State v. Jenkins, 83 N.C. App. 616, 617-18, 351 S.E.2d 299, 301 (1986), cert. denied, 319 N.C. 675, 356 S.E.2d 791 (1987). In the instant case, the State's evidence tended to show that the two incidents, although occurring nine months apart, were similar in that they both involved: (1) defendant as the alleged perpetrator, (2) Mrs. Wolfe as the victim, (3) damage done to the same car, and (4) the incidents occurred as a result of altercations taking place between defendant and Turquoise late at night at Mrs. Wolfe's house. Given these similarities, we find that a sufficient transactional connection existed between the two incidents, and that no showing was made that defendant was deprived of a fair trial. Therefore, we find the trial court did not abuse its discretion in allowing the State's motion for joinder. This assignment of error is overruled.
Defendant also assigns error to the trial court's denial of his request to instruct the jury on the identity of defendant as the perpetrator of the offenses. Defendant points to several instances in Mrs. Wolfe's testimony where she refers to defendant as "Germane" instead of his given name, "Tremaine." Turquoise testified that she dated a man named Germane during the period of time at issue in this trial. Defendant alleges the references to a "Germane" are therefore sufficient to put into question the identity of defendant as the perpetrator of the offenses, and that the trial court erred in denying his request. We disagree.

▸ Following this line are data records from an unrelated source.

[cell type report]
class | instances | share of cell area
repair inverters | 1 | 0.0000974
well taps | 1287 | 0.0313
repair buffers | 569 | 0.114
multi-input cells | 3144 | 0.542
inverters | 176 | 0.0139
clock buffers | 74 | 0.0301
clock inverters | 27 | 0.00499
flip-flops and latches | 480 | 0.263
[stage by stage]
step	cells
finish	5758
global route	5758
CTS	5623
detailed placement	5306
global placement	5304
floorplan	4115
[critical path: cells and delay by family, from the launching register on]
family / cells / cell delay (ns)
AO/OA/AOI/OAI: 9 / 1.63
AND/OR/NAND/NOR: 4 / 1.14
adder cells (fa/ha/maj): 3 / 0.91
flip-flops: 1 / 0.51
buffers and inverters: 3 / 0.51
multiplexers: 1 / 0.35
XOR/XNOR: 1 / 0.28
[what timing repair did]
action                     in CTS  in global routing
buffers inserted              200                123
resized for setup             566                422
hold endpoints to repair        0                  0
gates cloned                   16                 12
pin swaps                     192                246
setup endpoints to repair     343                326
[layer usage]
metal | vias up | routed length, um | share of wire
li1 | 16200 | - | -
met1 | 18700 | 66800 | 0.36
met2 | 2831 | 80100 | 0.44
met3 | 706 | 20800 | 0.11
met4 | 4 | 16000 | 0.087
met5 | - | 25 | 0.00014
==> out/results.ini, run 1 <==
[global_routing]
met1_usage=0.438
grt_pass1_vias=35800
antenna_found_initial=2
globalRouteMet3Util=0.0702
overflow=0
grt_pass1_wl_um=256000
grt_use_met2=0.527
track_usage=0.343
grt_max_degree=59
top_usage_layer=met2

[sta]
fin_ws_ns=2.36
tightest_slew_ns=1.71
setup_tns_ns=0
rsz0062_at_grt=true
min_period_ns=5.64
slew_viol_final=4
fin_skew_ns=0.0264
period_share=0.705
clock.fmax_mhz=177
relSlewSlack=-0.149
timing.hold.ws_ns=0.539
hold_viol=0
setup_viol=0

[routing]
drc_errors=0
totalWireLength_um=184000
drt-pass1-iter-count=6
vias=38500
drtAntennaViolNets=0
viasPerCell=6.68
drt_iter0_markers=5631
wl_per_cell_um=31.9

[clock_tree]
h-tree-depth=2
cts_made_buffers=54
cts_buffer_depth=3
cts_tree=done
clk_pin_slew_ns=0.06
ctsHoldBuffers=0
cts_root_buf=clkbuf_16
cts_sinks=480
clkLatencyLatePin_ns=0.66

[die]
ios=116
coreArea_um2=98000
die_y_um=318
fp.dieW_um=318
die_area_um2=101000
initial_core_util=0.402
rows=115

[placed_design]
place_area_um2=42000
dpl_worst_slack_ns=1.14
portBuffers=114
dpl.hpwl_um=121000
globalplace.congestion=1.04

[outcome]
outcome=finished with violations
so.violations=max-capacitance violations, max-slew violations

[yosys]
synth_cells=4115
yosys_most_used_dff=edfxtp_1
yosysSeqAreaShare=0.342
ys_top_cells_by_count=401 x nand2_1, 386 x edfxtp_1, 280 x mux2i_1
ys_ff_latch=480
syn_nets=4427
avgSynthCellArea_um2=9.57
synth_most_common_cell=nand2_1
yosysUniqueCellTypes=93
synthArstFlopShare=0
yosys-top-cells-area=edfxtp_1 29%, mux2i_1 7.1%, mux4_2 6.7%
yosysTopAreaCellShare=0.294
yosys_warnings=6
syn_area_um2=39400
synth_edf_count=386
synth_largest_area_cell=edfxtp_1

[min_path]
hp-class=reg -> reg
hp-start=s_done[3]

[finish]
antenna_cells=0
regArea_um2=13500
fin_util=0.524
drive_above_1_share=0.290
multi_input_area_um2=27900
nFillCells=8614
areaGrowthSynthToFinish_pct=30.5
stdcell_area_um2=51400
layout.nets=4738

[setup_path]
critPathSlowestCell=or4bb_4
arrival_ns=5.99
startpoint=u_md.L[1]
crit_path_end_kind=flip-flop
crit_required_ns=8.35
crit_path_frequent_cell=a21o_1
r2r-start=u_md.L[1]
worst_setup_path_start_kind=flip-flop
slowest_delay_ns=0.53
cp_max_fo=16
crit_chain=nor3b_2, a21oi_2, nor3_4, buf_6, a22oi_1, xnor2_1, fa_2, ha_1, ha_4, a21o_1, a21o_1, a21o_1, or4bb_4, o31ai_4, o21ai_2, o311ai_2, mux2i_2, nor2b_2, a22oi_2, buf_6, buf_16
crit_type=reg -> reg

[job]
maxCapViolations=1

A trial court's decision whether to give a requested instruction is reviewed for abuse of discretion. See State v. Nicholson, 355 N.C. 1, 66, 558 S.E.2d 109, 152, cert. denied, 537 U.S. 845, 154 L. Ed. 2d 71 (2002). Here, Mrs. Wolfe identified defendant in court as the man who came to her house on 21 March 2006 and on 31 December 2006, notwithstanding her confusion regarding the names at certain points in her testimony. Defendant himself testified that he was at Mrs. Wolfe's house on 21 December; he simply denied slashing her car tires. Turquoise also corroborated that defendant was at Mrs. Wolfe's house on both occasions. Further, the trial court's jury instructions properly stated the State's burden of having to prove that defendant committed the crimes in question beyond a reasonable doubt. Finally, following defendant's denial that he was at Mrs. Wolfe's house on 21 March, the jury found defendant not guilty of the charge associated with that date. Therefore, defendant's argument that Mrs. Wolfe's testimony put his identity as the perpetrator in question and that the trial court should have instructed the jury on identity is without merit. The trial court did not abuse its discretion in declining to give the requested instruction. This assignment of error is overruled.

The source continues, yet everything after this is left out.